Background information
- Born: Imampasha Vakharbiyevich Alimsultanov June 22, 1957 Kirghiz SSR, Soviet Union (present-day Kyrgyzstan)
- Died: November 10, 1996 (aged 39) Odesa, Ukraine
- Genres: Chechen music, Folk music, Bard
- Occupation: Singer
- Instruments: Voice, guitar
- Years active: 1980-1996

= Imam Alimsultanov =

Imampasha Vakharbiyevich Alimsultanov (Алимсултанов Вахарбин кӏант Имампаша; Имампаша Вахарбиевич Алимсултанов) (June 22, 1957 – November 10, 1996) was a popular Chechen bard and folk singer.

==Biography==

Alimsultanov was born to Chechen parents in the Kirghiz SSR in 1957. His family, which belonged to the Zogoy teip, had been relocated as a result of the forced deportations of most Chechens and Ingush to Central Asia on February 23, 1944. His father, Vakharbi, was born in 1926 in the village of Bonay-Aul, located in the Aukhovsky District of central Dagestan, bordering Chechnya. Imam's mother, Aishat, loved him very much. After he was killed, her health started to deteriorate, but she recovered. She had 7 sons and one daughter named Iysita, who dutifully cared for her until she died in 2020 at the age of 92, having outlived her husband and five of her sons, including Imam. At least 26 members of the Alimsultanov family were victims of Soviet political repression, including deportation.

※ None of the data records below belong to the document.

File: src/rtl/rtc_time_set_ctrl.sv
// RTC time-set sequencer: snapshot, edit hour/minute, commit with one modify pulse.
// Optional alarm editing and matching when RTC_TIME_SET_ALARM_EN is defined.
module rtc_time_set_ctrl #(
    parameter int TIMEOUT_CYCLES = 1000000000,
    parameter int MODIFY_CYCLES  = 4
) (
    input  logic       i_clk,
    input  logic       i_reset,
    input  logic       i_btn_mode,
    input  logic       i_btn_up,
    input  logic       i_btn_down,
    input  logic [7:0] i_rtc_sec,
    input  logic [7:0] i_rtc_min,
    input  logic [7:0] i_rtc_hour,
    output logic       o_modify,
    output logic [7:0] o_im_min,
    output logic [7:0] o_im_hour,
    output logic [2:0] o_state,
    output logic       o_busy,
    output logic       o_alarm
);

    typedef enum logic [2:0] {
        S_IDLE      = 3'd0,
        S_EDIT_HOUR = 3'd1,
        S_EDIT_MIN  = 3'd2,
        S_ALM_HOUR  = 3'd3,
        S_ALM_MIN   = 3'd4,
        S_COMMIT    = 3'd5
    } state_t;

    localparam int CMAX = (TIMEOUT_CYCLES > MODIFY_CYCLES) ?
                          TIMEOUT_CYCLES : MODIFY_CYCLES;
    localparam int CW = $clog2(CMAX) + 1;
    localparam logic [CW-1:0] TMO_LAST = CW'(TIMEOUT_CYCLES - 1);
    localparam logic [CW-1:0] MOD_LAST = CW'(MODIFY_CYCLES - 1);

    // Wrapping increment/decrement; out-of-range values fold back into range.
    function automatic logic [7:0] f_step(
        input logic [7:0] v,
        input logic [7:0] vmax,
        input logic       inc,
        input logic       dec
    );
        logic [7:0] r;
        r = v;
        if (inc) begin
            r = (v >= vmax) ? 8'd0 : v + 8'd1;
        end else if (dec) begin
            r = (v == 8'd0 || v > vmax) ? vmax : v - 8'd1;
        end
        f_step = r;
    endfunction

    state_t        r_state;
    state_t        w_state_nx;
    logic [CW-1:0] r_cnt;
    logic [CW-1:0] w_cnt_nx;
    logic          r_modify;
    logic          r_busy;
    logic [7:0]    r_im_hour;
    logic [7:0]    r_im_min;
    logic [7:0]    w_im_hour_nx;
    logic [7:0]    w_im_min_nx;
    logic          w_inc;
    logic          w_dec;
    logic          w_btn;
    logic          w_tmo;
    logic          w_clr;

`ifdef RTC_TIME_SET_ALARM_EN
    logic [7:0] r_ae_hour;
    logic [7:0] r_ae_min;
    logic [7:0] w_ae_hour_nx;
    logic [7:0] w_ae_min_nx;
    logic [7:0] r_alm_hour;
    logic [7:0] r_alm_min;
    logic       r_armed;
    logic       r_match;
    logic       r_alarm;
    logic       w_match;
    logic       w_commit_entry;
`endif

    assign w_inc = i_btn_up & ~i_btn_down & ~i_btn_mode;
    assign w_dec = i_btn_down & ~i_btn_up & ~i_btn_mode;
    assign w_btn = i_btn_mode | i_btn_up | i_btn_down;
    assign w_tmo = (r_cnt == TMO_LAST) && !w_btn;

    always_comb begin
        w_state_nx   = r_state;
        w_im_hour_nx = r_im_hour;
        w_im_min_nx  = r_im_min;
`ifdef RTC_TIME_SET_ALARM_EN
        w_ae_hour_nx = r_ae_hour;
        w_ae_min_nx  = r_ae_min;
`endif
        unique case (r_state)
            S_IDLE: begin
                if (i_btn_mode) begin
                    w_state_nx   = S_EDIT_HOUR;
                    w_im_hour_nx = i_rtc_hour;
                    w_im_min_nx  = i_rtc_min;
                end
            end
            S_EDIT_HOUR: begin
                if (i_btn_mode) begin
                    w_state_nx = S_EDIT_MIN;
                end else if (w_tmo) begin
                    w_state_nx = S_IDLE;
                end else begin
                    w_im_hour_nx = f_step(r_im_hour, 8'd23, w_inc, w_dec);
                end
            end
            S_EDIT_MIN: begin
                if (i_btn_mode) begin
`ifdef RTC_TIME_SET_ALARM_EN
                    w_state_nx   = S_ALM_HOUR;
                    w_ae_hour_nx = r_alm_hour;
                    w_ae_min_nx  = r_alm_min;
`else
                    w_state_nx = S_COMMIT;
`endif
                end else if (w_tmo) begin
                    w_state_nx = S_IDLE;
                end else begin
                    w_im_min_nx = f_step(r_im_min, 8'd59, w_inc, w_dec);
                end
            end
`ifdef RTC_TIME_SET_ALARM_EN
            S_ALM_HOUR: begin
                if (i_btn_mode) begin
                    w_state_nx = S_ALM_MIN;
                end else if (w_tmo) begin
                    w_state_nx = S_IDLE;
                end else begin
                    w_ae_hour_nx = f_step(r_ae_hour, 8'd23, w_inc, w_dec);
                end
            end
            S_ALM_MIN: begin
                if (i_btn_mode) begin
                    w_state_nx = S_COMMIT;
                end else if (w_tmo) begin
                    w_state_nx = S_IDLE;
                end else begin
                    w_ae_min_nx = f_step(r_ae_min, 8'd59, w_inc, w_dec);
                end
            end
`endif
            S_COMMIT: begin
                if (r_cnt == MOD_LAST) begin
                    w_state_nx = S_IDLE;
                end
            end
            default: begin
                w_state_nx = S_IDLE;
            end
        endcase
    end

    // One counter serves as edit timeout and as commit pulse length.
    assign w_clr = (w_state_nx != r_state) ||
                   (w_btn && r_state != S_COMMIT);

    always_comb begin
        w_cnt_nx = '0;
        if (!w_clr && r_state != S_IDLE) begin
            w_cnt_nx = r_cnt + CW'(1);
        end
    end

    always_ff @(posedge i_clk) begin
        if (i_reset) begin
            r_state   <= S_IDLE;
            r_cnt     <= '0;
            r_modify  <= 1'b0;
            r_busy    <= 1'b0;
            r_im_hour <= 8'd0;
            r_im_min  <= 8'd0;
        end else begin
            r_state   <= w_state_nx;
            r_cnt     <= w_cnt_nx;
            r_modify  <= (w_state_nx == S_COMMIT);
            r_busy    <= (w_state_nx != S_IDLE);
            r_im_hour <= w_im_hour_nx;
            r_im_min  <= w_im_min_nx;
        end
    end

`ifdef RTC_TIME_SET_ALARM_EN
    assign w_commit_entry = (w_state_nx == S_COMMIT) &&
                            (r_state != S_COMMIT);
    assign w_match = r_armed &&
                     (i_rtc_hour == r_alm_hour) &&
                     (i_rtc_min == r_alm_min) &&
                     (i_rtc_sec == 8'd0);

    always_ff @(posedge i_clk) begin
        if (i_reset) begin
            r_ae_hour  <= 8'd0;
            r_ae_min   <= 8'd0;
            r_alm_hour <= 8'd0;
            r_alm_min  <= 8'd0;
            r_armed    <= 1'b0;
            r_match    <= 1'b0;
            r_alarm    <= 1'b0;
        end else begin
            r_ae_hour <= w_ae_hour_nx;
            r_ae_min  <= w_ae_min_nx;
            if (w_commit_entry) begin
                r_alm_hour <= r_ae_hour;
                r_alm_min  <= r_ae_min;
                r_armed    <= 1'b1;
            end
            r_match <= w_match;
            r_alarm <= w_match & ~r_match;
        end
    end

    assign o_alarm = r_alarm;
`else
    logic w_unused_sec;
    assign w_unused_sec = ^i_rtc_sec;
    assign o_alarm      = 1'b0;
`endif

    assign o_state   = r_state;
    assign o_modify  = r_modify;
    assign o_busy    = r_busy;
    assign o_im_hour = r_im_hour;
    assign o_im_min  = r_im_min;

endmodule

In 1958, as a one-year-old child, he returned to Chechnya. He completed secondary school in the Chechen capital Grozny. Alimsultanov later graduated from the Polytechnic Institute in Rostov-on-Don and worked as a land reclamation expert. He was a devout person throughout his life, and avoided drinking alcohol as well as smoking.

Alimsultanov started his musical career in the mid-1980s after having started to study music. He studied illi, a traditional Chechen genre, the main components of which are recitatives, legends, and tales about heroes accompanied by a three-stringed instrument called the phandar. Instead of a phandar, however, Alimsultanov used a guitar. In addition to performing folk songs and his own lyrics, he also wrote songs based on the poems of Umar Yarychev, Musa Geshaev, and other prominent Chechen poets. Unlike fellow Chechen bard Timur Mutsurayev's songs, Imam's music tended to be closer to traditional Chechen music. Some of his most popular songs include "Gazavat", "Dagestan", "Joƶalla ya marşo" (the anthem of the Chechen Republic of Ichkeria), and "Gunib".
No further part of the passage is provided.